Paolo Malacarne è direttore del reparto di rianimazione all’ospedale di Pisa, dove da qualche settimana vige un’organizzazione di spazi ed orari che consente ai familiari di poter visitare i malati in terapia intensiva. “Per noi è normale: la presenza dei parenti vicino ai loro cari è un diritto, oltre ad essere terapeutica” ci racconta.

Ed il bello è che dal punto di vista normativo non ci sono ostacoli, perché nelle diverse ordinanze viene specificato che l’accesso ai familiari è vietato “salvo casi di particolare vulnerabilità e fragilità”. Da qui poi sta al primario assumersi la responsabilità di dire che quei malati sono fragili e vulnerabili, come il dottor Malacarne ha fatto, garantendo così un minimo di vicinanza in più a chi invece troppe volte è costretto a vivere la malattia in solitudine.

Ovviamente gli accessi dei familiari in corsia devono essere contingentati: può entrare solo un familiare ogni 2-3 posti letto, per non più di un’ora al giorno. La turnazione viene stabilita dal medico, che chiama la famiglia per dare gli aggiornamenti di giornata e comunica l’eventualità di una visita.Va da sé che i parenti in corsia si vestono e si svestono esattamente come medici e infermieri, in modo da garantire il massimo della sicurezza: “E infatti non abbiamo registrato nessun contagio in questo ambiente” ci tiene a sottolineare il dottor Malacarne.
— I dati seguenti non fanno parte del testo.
$ cat src/rtl/mbr_pkg.sv
package mbr_pkg;

   typedef enum logic {
      BUS_SEP_STROBE  = 1'b0,
      BUS_DATA_STROBE = 1'b1
   } bus_mode_e;

   localparam int unsigned NUM_RW_SLOTS = 10;
   localparam int unsigned NUM_RO_BYTES = 13;
   localparam int unsigned RO_BASE      = 'h08;
   localparam int unsigned MASK_ADDR    = 'h15;
   localparam int unsigned TEST_ADDR    = 'h1C;

   // address owned by a writable storage slot
   function automatic int unsigned slot_addr(input int unsigned s);
      if (s < 8)       return s;
      else if (s == 8) return MASK_ADDR;
      else             return TEST_ADDR;
   endfunction

endpackage

$ cat src/rtl/mbr_sync.sv
module mbr_sync #(
   parameter int unsigned   WIDTH   = 1,
   parameter int unsigned   STAGES  = 2,
   parameter logic [WIDTH-1:0] RST_VAL = '0
) (
   input  logic             clk,
   input  logic             rst,
   input  logic [WIDTH-1:0] d,
   output logic [WIDTH-1:0] q
);

   generate
      if (STAGES < 2) begin : g_bad_depth
         $error("mbr_sync needs at least two stages");
      end
   endgenerate

   logic [WIDTH-1:0] stg [STAGES];

   generate
      for (genvar g = 0; g < STAGES; g++) begin : g_stage
         always_ff @(posedge clk) begin
            if (rst)         stg[g] <= RST_VAL;
            else if (g == 0) stg[g] <= d;
            else             stg[g] <= stg[(g == 0) ? 0 : g-1];
         end
      end
   endgenerate

   assign q = stg[STAGES-1];

endmodule

$ cat src/rtl/mbr_strobe.sv
module mbr_strobe
   import mbr_pkg::*;
#(
   parameter int unsigned DATA_W = 8
) (
   input  logic              clk,
   input  logic              rst,
   input  logic              mode_sel,
   input  logic              ale_s,
   input  logic              rd_n_s,
   input  logic              wr_n_s,
   input  logic              ds_s,
   input  logic              rw_s,
   input  logic [DATA_W-1:0] bus_s,
   output logic              rd_act,
   output logic              ale_act,
   output logic              wr_commit,
   output logic [DATA_W-1:0] wdata,
   output logic [DATA_W-1:0] addr_q,
   output logic              addr_vld
);

   logic              wr_act;
   logic              ale_prev;
   logic              wr_prev;
   logic [DATA_W-1:0] addr_hold;

   // strobe convention chosen by the strap
   always_comb begin
      if (mode_sel == BUS_DATA_STROBE) begin
         rd_act = ds_s & rw_s;
         wr_act = ds_s & ~rw_s;
      end else begin
         rd_act = ~rd_n_s;
         wr_act = ~wr_n_s;
      end
      ale_act = ale_s;
   end

   always_ff @(posedge clk) begin
      if (rst) begin
         ale_prev  <= 1'b0;
         wr_prev   <= 1'b0;
         addr_hold <= '0;
         addr_q    <= '0;
         addr_vld  <= 1'b0;
         wdata     <= '0;
      end else begin
         ale_prev <= ale_s;
         wr_prev  <= wr_act;
         if (ale_s)  addr_hold <= bus_s;
         if (wr_act) wdata     <= bus_s;
         if (ale_prev && !ale_s) begin
            addr_q   <= addr_hold;
            addr_vld <= 1'b1;
         end
      end
   end

   assign wr_commit = wr_prev & ~wr_act & addr_vld;

   // falling address strobe takes the last value seen while it was high
   p_addr_latch_r3 : assert property (@(posedge clk) disable iff (rst)
      (ale_prev && !ale_s) |=> (addr_vld && addr_q == $past(addr_hold)));

   // a commit only follows a write strobe that was active
   p_commit_after_strobe_r4 : assert property (@(posedge clk) disable iff (rst)
      wr_commit |-> $past(wr_act));

endmodule

$ cat src/rtl/mbr_regs.sv
module mbr_regs
   import mbr_pkg::*;
#(
   parameter int unsigned DATA_W = 8
) (
   input  logic                           clk,
   input  logic                           rst,
   input  logic                           wr_en,
   input  logic [DATA_W-1:0]              addr,
   input  logic [DATA_W-1:0]              wdata,
   input  logic [NUM_RO_BYTES*DATA_W-1:0] ro_vec,
   output logic [NUM_RW_SLOTS*DATA_W-1:0] rw_vec,
   output logic [DATA_W-1:0]              rdata
);

   logic [DATA_W-1:0]       rw_q [NUM_RW_SLOTS];
   logic [NUM_RW_SLOTS-1:0] slot_hit;

   generate
      for (genvar g = 0; g < NUM_RW_SLOTS; g++) begin : g_slot
         localparam logic [DATA_W-1:0] SA = DATA_W'(slot_addr(g));
         assign slot_hit[g] = (addr == SA);
         always_ff @(posedge clk) begin
            if (rst)                     rw_q[g] <= '0;
            else if (wr_en && slot_hit[g]) rw_q[g] <= wdata;
         end
         assign rw_vec[g*DATA_W +: DATA_W] = rw_q[g];

         // a write to this slot's address lands with the committed data
         p_write_lands_r4 : assert property (@(posedge clk) disable iff (rst)
            (wr_en && addr == SA) |=> (rw_q[g] == $past(wdata)));
      end
   endgenerate

   always_comb begin
      rdata = '0;
      for (int s = 0; s < NUM_RW_SLOTS; s++)
         if (slot_hit[s]) rdata = rw_q[s];
      for (int k = 0; k < NUM_RO_BYTES; k++)
         if (addr == DATA_W'(RO_BASE + k)) rdata = ro_vec[k*DATA_W +: DATA_W];
   end

   // writes outside the writable set leave every slot untouched
   p_ro_write_ignored_r5 : assert property (@(posedge clk) disable iff (rst)
      (wr_en && slot_hit == '0) |=> $stable(rw_vec));

endmodule

$ cat src/rtl/mux_regbus_if.sv
module mux_regbus_if
   import mbr_pkg::*;
#(
   parameter int unsigned DATA_W      = 8,
   parameter int unsigned SYNC_STAGES = 2
) (
   input  logic                clk,
   input  logic                rst,
   input  logic                mode_sel,
   input  logic                ale,
   input  logic                rd_n,
   input  logic                wr_n,
   input  logic                ds,
   input  logic                rw,
   input  logic [DATA_W-1:0]   ad_in,
   output logic [DATA_W-1:0]   ad_out,
   output logic                ad_oe,
   input  logic [4*DATA_W-1:0] cnt_bits,
   input  logic [4*DATA_W-1:0] cnt_errs,
   input  logic [4*DATA_W-1:0] rx_pattern,
   input  logic [DATA_W-1:0]   status_in,
   output logic [4*DATA_W-1:0] pat_set,
   output logic [DATA_W-1:0]   pat_len,
   output logic [DATA_W-1:0]   poly_tap,
   output logic [DATA_W-1:0]   pat_ctrl,
   output logic [DATA_W-1:0]   err_ins,
   output logic [DATA_W-1:0]   irq_mask,
   output logic [DATA_W-1:0]   test_reg
);

   localparam int unsigned STRB_W = 5;
   localparam logic [STRB_W-1:0] STRB_IDLE = 5'b01100; // ale, rd_n, wr_n, ds, rw

   generate
      if (DATA_W < 6) begin : g_bad_width
         $error("bus width too small for the address map");
      end
   endgenerate

   logic [STRB_W-1:0] strb_s;
   logic [DATA_W-1:0] bus_s;

   mbr_sync #(.WIDTH(STRB_W), .STAGES(SYNC_STAGES), .RST_VAL(STRB_IDLE)) u_sync_strb (
      .clk(clk), .rst(rst), .d({ale, rd_n, wr_n, ds, rw}), .q(strb_s));

   mbr_sync #(.WIDTH(DATA_W), .STAGES(SYNC_STAGES), .RST_VAL('0)) u_sync_bus (
      .clk(clk), .rst(rst), .d(ad_in), .q(bus_s));

   logic              rd_act, ale_act, wr_commit, addr_vld;
   logic [DATA_W-1:0] wdata, addr_q, rdata;

   mbr_strobe #(.DATA_W(DATA_W)) u_strobe (
      .clk(clk), .rst(rst), .mode_sel(mode_sel),
      .ale_s(strb_s[4]), .rd_n_s(strb_s[3]), .wr_n_s(strb_s[2]),
      .ds_s(strb_s[1]), .rw_s(strb_s[0]), .bus_s(bus_s),
      .rd_act(rd_act), .ale_act(ale_act), .wr_commit(wr_commit),
      .wdata(wdata), .addr_q(addr_q), .addr_vld(addr_vld));

   logic [NUM_RO_BYTES*DATA_W-1:0] ro_vec;
   logic [NUM_RW_SLOTS*DATA_W-1:0] rw_vec;

   // read-only window: each 32-bit value most significant byte first
   generate
      for (genvar k = 0; k < 4; k++) begin : g_ro
         assign ro_vec[k*DATA_W +: DATA_W]     = cnt_bits[(3-k)*DATA_W +: DATA_W];
         assign ro_vec[(k+4)*DATA_W +: DATA_W] = cnt_errs[(3-k)*DATA_W +: DATA_W];
         assign ro_vec[(k+8)*DATA_W +: DATA_W] = rx_pattern[(3-k)*DATA_W +: DATA_W];
         assign pat_set[(3-k)*DATA_W +: DATA_W] = rw_vec[k*DATA_W +: DATA_W];
      end
   endgenerate
   assign ro_vec[12*DATA_W +: DATA_W] = status_in;

   mbr_regs #(.DATA_W(DATA_W)) u_regs (
      .clk(clk), .rst(rst), .wr_en(wr_commit), .addr(addr_q), .wdata(wdata),
      .ro_vec(ro_vec), .rw_vec(rw_vec), .rdata(rdata));

   assign pat_len  = rw_vec[4*DATA_W +: DATA_W];
   assign poly_tap = rw_vec[5*DATA_W +: DATA_W];
   assign pat_ctrl = rw_vec[6*DATA_W +: DATA_W];
   assign err_ins  = rw_vec[7*DATA_W +: DATA_W];
   assign irq_mask = rw_vec[8*DATA_W +: DATA_W];
   assign test_reg = rw_vec[9*DATA_W +: DATA_W];

   logic              oe_q;
   logic [DATA_W-1:0] rdata_q;

   always_ff @(posedge clk) begin
      if (rst) begin
         oe_q    <= 1'b0;
         rdata_q <= '0;
      end else begin
         oe_q    <= rd_act & addr_vld & ~ale_act;
         rdata_q <= rdata;
      end
   end

   assign ad_oe  = oe_q;
   assign ad_out = rdata_q;

   // drive only after an active read outside the address phase
   p_oe_needs_read_r7 : assert property (@(posedge clk) disable iff (rst)
      ad_oe |-> ($past(rd_act) && !$past(ale_act)));

   // release follows the end of the read strobe
   p_oe_release_r7 : assert property (@(posedge clk) disable iff (rst)
      !rd_act |=> !ad_oe);

   // leaving reset the bus is not driven
   p_reset_quiet_r8 : assert property (@(posedge clk) disable iff (rst)
      $fell(rst) |-> !ad_oe);

endmodule

$ cat config.mk
export PLATFORM = sky130hd
export DESIGN_NAME = mux_regbus_if
export DESIGN_NICKNAME = d
export VERILOG_FILES = /design/src/rtl/mbr_pkg.sv /design/src/rtl/mbr_sync.sv /design/src/rtl/mbr_strobe.sv /design/src/rtl/mbr_regs.sv /design/src/rtl/mux_regbus_if.sv
export SDC_FILE = /design/constraint.sdc
export NUM_CORES = 1
export LEC_CHECK = 0
export ABC_AREA = 1
export BUFFER_PORTS_ARGS = -buffer_cell sky130_fd_sc_hd__buf_2
export CORE_MARGIN = 2
export CORE_UTILIZATION = 30
export CTS_CLUSTER_SIZE = 12
export DETAILED_ROUTE_END_ITERATION = 7
export PLACE_DENSITY = 0.54
export SLEW_MARGIN = 20
export SYNTH_ARGS = -nofsm -noshare
export SYNTH_HDL_FRONTEND = slang
export SYNTH_HIERARCHICAL = 1
export SYNTH_SLANG_ARGS = --single-unit
$ cat constraint.sdc
create_clock -name clk -period 3.07 [get_ports clk]
set_input_delay 0.614 -clock clk [delete_from_list [all_inputs] [get_ports clk]]
set_output_delay 0.614 -clock clk [all_outputs]
set_load 0.005 [all_outputs]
L’aspetto più importante ovviamente è il beneficio che ne traggono tutti: “La presenza di un familiare, anche solo un giorno sì e uno no, è una motivazione fortissima per i malati”. Riassumendo in una frase: “C’è qualcuno che mi aspetta, io devo farcela”. Tanto da far dire ai contagiati, una volta negativizzati, “che è stata molto più importante quella mezz’ora con il casco, che tutto quello che c’è stato dopo”. Sulla stessa linea anche le famiglie: “Non ce n’è uno che ci ha detto di non voler tornare dopo la prima visita” dice il primario.

Una cosa ci tiene però a sottolinearla: “Noi parliamo sempre della vulnerabilità di malati e familiari, ma anche il personale sanitario soffre nel non avere la possibilità di un contatto diretto. Poter solo telefonare per dire che una persona cara è morta è un motivo di grande sofferenza psicologica”. E allora, visti i vantaggi, perché questa possibilità non viene sdoganata? “Io non vedo motivi per non far entrare i parenti nelle terapie intensive. Credo che ci sia più che altro un problema di pigrizia mentale da parte di molti rianimatori nel non voler piegare l’organizzazione alle esigenze dei familiari e dei malati. È più facile tenere chiuso con l’alibi del rischio di contagio”.